◆ **EXERCISE PROMPT**: The lines below, beginning at the one that contains "build 62 | 0.831" and ending at the last, are to be retyped exactly.

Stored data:
*-*-*

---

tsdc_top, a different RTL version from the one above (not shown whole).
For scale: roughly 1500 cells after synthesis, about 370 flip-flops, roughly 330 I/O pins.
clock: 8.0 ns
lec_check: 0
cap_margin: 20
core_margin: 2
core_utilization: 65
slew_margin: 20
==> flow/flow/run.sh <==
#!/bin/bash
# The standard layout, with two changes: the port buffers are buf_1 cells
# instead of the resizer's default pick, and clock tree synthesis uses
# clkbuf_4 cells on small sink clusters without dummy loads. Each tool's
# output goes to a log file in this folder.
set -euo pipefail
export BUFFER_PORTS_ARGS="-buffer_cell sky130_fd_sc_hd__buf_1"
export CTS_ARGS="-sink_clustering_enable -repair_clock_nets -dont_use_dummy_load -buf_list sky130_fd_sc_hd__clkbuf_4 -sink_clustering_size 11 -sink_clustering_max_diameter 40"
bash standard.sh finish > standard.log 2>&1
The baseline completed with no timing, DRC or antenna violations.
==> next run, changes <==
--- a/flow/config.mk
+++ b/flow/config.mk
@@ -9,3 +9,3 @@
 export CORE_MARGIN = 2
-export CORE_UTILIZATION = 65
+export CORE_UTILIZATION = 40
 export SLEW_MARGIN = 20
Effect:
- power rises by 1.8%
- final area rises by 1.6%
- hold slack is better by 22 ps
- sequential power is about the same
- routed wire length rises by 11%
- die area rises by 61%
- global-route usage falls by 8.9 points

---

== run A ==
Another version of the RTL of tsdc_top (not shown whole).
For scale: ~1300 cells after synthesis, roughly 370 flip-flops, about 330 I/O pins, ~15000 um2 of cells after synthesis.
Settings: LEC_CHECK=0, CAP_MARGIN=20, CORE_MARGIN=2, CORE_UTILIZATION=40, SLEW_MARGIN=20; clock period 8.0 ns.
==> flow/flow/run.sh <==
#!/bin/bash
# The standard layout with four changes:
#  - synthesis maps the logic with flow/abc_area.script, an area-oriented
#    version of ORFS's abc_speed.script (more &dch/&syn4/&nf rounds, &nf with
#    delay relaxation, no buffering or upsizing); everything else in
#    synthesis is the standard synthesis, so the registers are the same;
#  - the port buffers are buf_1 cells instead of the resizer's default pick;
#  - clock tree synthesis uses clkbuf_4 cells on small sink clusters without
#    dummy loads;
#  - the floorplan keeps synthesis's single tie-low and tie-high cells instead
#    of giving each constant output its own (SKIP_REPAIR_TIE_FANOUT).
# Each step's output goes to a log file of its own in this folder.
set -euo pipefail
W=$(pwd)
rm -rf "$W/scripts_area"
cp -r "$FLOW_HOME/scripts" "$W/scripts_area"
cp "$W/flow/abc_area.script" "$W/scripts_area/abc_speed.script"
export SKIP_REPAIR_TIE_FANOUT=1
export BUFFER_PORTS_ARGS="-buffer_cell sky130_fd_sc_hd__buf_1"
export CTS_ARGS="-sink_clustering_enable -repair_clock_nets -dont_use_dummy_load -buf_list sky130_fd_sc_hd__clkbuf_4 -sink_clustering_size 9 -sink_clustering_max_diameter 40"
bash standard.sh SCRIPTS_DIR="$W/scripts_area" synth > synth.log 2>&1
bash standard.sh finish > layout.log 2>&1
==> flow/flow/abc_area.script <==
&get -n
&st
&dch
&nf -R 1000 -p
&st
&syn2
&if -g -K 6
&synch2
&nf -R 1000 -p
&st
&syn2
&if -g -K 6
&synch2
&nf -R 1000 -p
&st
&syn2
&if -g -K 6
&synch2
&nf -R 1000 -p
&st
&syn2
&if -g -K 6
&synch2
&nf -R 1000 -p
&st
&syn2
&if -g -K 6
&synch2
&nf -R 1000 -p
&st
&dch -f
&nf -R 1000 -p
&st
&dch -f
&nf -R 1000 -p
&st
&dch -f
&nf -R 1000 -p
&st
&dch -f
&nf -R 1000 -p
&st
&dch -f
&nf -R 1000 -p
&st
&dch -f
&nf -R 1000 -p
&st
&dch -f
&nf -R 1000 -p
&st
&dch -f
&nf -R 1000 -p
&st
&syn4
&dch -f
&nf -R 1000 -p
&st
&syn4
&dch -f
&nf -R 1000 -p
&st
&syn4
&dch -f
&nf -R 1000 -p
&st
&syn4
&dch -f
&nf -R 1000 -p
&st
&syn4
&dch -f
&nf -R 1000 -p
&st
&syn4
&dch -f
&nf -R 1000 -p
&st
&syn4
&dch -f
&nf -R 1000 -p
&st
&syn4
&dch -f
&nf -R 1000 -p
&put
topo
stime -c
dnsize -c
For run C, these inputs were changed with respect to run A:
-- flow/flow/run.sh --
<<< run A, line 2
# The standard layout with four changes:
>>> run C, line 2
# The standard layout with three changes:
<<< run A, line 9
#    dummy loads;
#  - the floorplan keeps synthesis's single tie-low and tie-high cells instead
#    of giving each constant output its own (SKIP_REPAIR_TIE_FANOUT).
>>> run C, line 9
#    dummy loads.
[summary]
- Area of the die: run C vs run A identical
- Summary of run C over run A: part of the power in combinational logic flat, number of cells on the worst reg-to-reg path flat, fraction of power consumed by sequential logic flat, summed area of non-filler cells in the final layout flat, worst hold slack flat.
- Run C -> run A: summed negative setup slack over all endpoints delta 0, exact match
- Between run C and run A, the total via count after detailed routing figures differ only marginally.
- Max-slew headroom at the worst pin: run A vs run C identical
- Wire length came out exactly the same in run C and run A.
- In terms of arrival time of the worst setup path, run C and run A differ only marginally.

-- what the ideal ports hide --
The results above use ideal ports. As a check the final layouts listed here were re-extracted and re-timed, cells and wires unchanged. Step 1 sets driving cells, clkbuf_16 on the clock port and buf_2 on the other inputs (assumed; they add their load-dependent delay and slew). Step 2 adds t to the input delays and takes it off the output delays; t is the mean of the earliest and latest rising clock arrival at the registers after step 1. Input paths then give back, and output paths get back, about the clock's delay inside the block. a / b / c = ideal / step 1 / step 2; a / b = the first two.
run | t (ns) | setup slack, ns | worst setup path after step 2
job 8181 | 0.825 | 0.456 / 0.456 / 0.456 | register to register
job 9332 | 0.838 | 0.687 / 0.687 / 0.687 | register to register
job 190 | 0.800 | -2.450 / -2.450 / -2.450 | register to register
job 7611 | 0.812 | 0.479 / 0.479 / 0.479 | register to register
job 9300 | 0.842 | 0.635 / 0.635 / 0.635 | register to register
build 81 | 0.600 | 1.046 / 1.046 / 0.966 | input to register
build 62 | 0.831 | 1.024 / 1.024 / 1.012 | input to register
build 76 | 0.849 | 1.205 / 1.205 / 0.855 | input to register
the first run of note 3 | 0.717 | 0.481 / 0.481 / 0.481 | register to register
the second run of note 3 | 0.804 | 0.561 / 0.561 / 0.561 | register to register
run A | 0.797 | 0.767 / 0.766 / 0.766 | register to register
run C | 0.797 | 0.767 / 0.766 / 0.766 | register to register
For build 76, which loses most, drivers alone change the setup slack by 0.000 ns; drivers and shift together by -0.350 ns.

*-*-*

◆ **YOUR RESPONSE**:
build 62 | 0.831 | 1.024 / 1.024 / 1.012 | input to register
build 76 | 0.849 | 1.205 / 1.205 / 0.855 | input to register
the first run of note 3 | 0.717 | 0.481 / 0.481 / 0.481 | register to register
the second run of note 3 | 0.804 | 0.561 / 0.561 / 0.561 | register to register
run A | 0.797 | 0.767 / 0.766 / 0.766 | register to register
run C | 0.797 | 0.767 / 0.766 / 0.766 | register to register
For build 76, which loses most, drivers alone change the setup slack by 0.000 ns; drivers and shift together by -0.350 ns.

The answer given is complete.